(EXERCISE DESCRIPTION) For each line of the listing that includes the word "parameter", show the whole line.

(EXTRACTED ENTRIES)
Segment Open

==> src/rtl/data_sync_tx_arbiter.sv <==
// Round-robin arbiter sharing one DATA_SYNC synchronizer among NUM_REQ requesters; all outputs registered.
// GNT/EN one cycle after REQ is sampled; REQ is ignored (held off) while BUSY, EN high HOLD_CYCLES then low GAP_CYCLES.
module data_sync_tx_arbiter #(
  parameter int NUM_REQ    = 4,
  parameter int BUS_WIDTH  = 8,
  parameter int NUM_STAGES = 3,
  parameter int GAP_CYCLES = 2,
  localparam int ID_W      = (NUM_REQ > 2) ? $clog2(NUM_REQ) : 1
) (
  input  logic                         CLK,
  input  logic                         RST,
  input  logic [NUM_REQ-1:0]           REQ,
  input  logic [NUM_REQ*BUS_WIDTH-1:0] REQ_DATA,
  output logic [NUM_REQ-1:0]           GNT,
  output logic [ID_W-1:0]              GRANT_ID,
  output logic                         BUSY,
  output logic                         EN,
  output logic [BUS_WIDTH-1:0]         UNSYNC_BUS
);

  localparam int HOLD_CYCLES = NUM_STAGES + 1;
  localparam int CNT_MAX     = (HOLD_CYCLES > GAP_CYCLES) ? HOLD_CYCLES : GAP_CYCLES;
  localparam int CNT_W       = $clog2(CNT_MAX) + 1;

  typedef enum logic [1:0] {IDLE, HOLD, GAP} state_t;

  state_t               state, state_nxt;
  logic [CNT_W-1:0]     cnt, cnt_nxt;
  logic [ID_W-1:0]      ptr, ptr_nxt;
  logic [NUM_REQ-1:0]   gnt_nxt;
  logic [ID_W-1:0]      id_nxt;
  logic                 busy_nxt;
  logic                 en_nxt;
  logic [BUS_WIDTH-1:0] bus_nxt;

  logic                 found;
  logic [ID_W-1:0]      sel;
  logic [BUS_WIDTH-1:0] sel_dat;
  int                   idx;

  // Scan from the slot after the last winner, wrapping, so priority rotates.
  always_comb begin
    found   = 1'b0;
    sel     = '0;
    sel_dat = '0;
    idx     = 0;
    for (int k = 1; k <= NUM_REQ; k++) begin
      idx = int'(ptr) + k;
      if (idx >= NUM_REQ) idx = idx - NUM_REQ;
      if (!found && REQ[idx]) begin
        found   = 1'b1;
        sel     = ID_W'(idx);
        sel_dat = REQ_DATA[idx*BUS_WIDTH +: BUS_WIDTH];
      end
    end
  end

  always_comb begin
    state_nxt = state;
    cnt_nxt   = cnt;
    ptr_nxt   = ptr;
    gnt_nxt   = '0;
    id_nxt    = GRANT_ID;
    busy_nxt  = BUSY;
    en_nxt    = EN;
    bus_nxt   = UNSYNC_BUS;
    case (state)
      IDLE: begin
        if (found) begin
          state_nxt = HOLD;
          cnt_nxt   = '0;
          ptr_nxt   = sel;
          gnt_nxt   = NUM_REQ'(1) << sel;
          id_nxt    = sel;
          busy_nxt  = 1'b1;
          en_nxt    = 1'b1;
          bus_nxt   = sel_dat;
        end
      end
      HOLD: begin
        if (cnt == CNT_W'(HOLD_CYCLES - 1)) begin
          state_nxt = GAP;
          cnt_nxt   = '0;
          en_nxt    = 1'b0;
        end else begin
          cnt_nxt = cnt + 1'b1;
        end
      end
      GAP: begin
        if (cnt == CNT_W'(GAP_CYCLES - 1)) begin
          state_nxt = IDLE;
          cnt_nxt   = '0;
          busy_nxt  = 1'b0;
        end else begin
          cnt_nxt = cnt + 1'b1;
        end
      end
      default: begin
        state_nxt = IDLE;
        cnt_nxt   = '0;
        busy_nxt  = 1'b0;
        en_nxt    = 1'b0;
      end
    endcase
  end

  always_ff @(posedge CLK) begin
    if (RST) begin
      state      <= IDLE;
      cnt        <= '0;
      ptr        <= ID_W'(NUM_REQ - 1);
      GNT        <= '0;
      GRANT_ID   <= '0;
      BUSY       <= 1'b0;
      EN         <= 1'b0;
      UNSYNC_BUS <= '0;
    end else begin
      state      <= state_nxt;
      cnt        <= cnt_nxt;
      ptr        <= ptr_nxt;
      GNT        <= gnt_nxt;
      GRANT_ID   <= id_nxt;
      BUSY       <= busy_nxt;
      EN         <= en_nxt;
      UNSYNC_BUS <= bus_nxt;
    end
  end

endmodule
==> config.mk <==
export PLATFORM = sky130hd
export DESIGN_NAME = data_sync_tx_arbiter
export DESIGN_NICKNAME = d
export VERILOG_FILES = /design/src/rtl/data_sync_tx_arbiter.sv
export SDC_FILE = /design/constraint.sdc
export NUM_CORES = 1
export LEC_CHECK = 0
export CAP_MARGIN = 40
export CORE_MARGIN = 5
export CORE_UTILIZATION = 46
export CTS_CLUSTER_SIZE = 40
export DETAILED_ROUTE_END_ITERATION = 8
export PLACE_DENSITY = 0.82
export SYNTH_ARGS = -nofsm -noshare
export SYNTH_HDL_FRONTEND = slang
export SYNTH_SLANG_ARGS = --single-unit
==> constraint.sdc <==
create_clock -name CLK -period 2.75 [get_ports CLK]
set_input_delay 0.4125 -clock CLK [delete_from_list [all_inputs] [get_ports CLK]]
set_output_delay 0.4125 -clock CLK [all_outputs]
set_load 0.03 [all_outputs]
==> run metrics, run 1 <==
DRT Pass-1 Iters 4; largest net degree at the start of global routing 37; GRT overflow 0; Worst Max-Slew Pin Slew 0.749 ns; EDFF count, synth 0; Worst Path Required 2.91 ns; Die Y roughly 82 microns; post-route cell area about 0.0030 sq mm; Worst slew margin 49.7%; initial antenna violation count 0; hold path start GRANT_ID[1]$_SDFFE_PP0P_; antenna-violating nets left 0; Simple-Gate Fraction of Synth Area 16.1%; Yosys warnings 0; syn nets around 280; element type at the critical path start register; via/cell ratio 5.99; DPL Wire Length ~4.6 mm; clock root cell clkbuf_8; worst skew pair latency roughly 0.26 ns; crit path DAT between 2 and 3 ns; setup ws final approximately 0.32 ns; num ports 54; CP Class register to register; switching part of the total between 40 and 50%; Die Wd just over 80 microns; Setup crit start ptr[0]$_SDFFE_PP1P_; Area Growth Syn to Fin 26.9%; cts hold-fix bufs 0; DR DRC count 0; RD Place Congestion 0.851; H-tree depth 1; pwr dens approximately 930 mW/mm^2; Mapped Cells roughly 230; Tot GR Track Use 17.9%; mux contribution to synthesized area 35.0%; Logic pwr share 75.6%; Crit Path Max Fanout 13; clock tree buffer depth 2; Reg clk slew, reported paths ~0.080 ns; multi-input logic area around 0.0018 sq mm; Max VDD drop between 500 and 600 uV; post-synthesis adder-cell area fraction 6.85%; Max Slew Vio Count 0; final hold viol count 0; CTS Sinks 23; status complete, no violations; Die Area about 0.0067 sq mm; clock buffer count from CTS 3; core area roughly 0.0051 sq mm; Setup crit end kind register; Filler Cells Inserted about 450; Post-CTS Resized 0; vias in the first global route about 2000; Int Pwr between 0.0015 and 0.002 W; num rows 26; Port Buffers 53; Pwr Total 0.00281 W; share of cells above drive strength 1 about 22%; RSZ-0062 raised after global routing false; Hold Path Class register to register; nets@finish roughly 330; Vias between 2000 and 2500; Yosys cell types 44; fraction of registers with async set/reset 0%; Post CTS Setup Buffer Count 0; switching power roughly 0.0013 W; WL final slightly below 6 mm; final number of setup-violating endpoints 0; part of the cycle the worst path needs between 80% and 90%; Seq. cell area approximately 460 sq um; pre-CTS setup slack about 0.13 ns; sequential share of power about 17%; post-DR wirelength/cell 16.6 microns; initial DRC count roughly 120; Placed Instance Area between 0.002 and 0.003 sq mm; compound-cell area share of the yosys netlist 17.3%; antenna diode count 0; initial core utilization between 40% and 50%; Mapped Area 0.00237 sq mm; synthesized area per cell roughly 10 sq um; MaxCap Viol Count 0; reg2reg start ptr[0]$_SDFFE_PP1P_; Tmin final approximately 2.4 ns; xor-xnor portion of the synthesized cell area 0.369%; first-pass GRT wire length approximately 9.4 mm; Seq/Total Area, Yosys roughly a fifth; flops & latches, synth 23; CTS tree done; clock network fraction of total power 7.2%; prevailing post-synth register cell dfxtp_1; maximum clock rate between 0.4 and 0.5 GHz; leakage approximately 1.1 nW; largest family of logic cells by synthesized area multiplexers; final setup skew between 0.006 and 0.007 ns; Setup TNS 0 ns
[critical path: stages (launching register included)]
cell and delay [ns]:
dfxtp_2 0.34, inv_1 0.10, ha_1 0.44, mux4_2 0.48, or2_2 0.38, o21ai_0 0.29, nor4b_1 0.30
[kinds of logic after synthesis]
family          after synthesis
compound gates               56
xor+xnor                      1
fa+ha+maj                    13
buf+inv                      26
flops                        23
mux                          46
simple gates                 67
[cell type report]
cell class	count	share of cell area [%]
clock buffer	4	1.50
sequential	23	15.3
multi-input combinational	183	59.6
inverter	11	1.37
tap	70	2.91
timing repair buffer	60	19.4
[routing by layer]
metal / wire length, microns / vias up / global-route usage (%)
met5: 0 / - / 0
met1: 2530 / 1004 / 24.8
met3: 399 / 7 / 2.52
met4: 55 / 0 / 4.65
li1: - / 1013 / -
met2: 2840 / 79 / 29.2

Segment Closed

(EXERCISE SOLUTION)
  parameter int NUM_REQ    = 4,
  parameter int BUS_WIDTH  = 8,
  parameter int NUM_STAGES = 3,
  parameter int GAP_CYCLES = 2,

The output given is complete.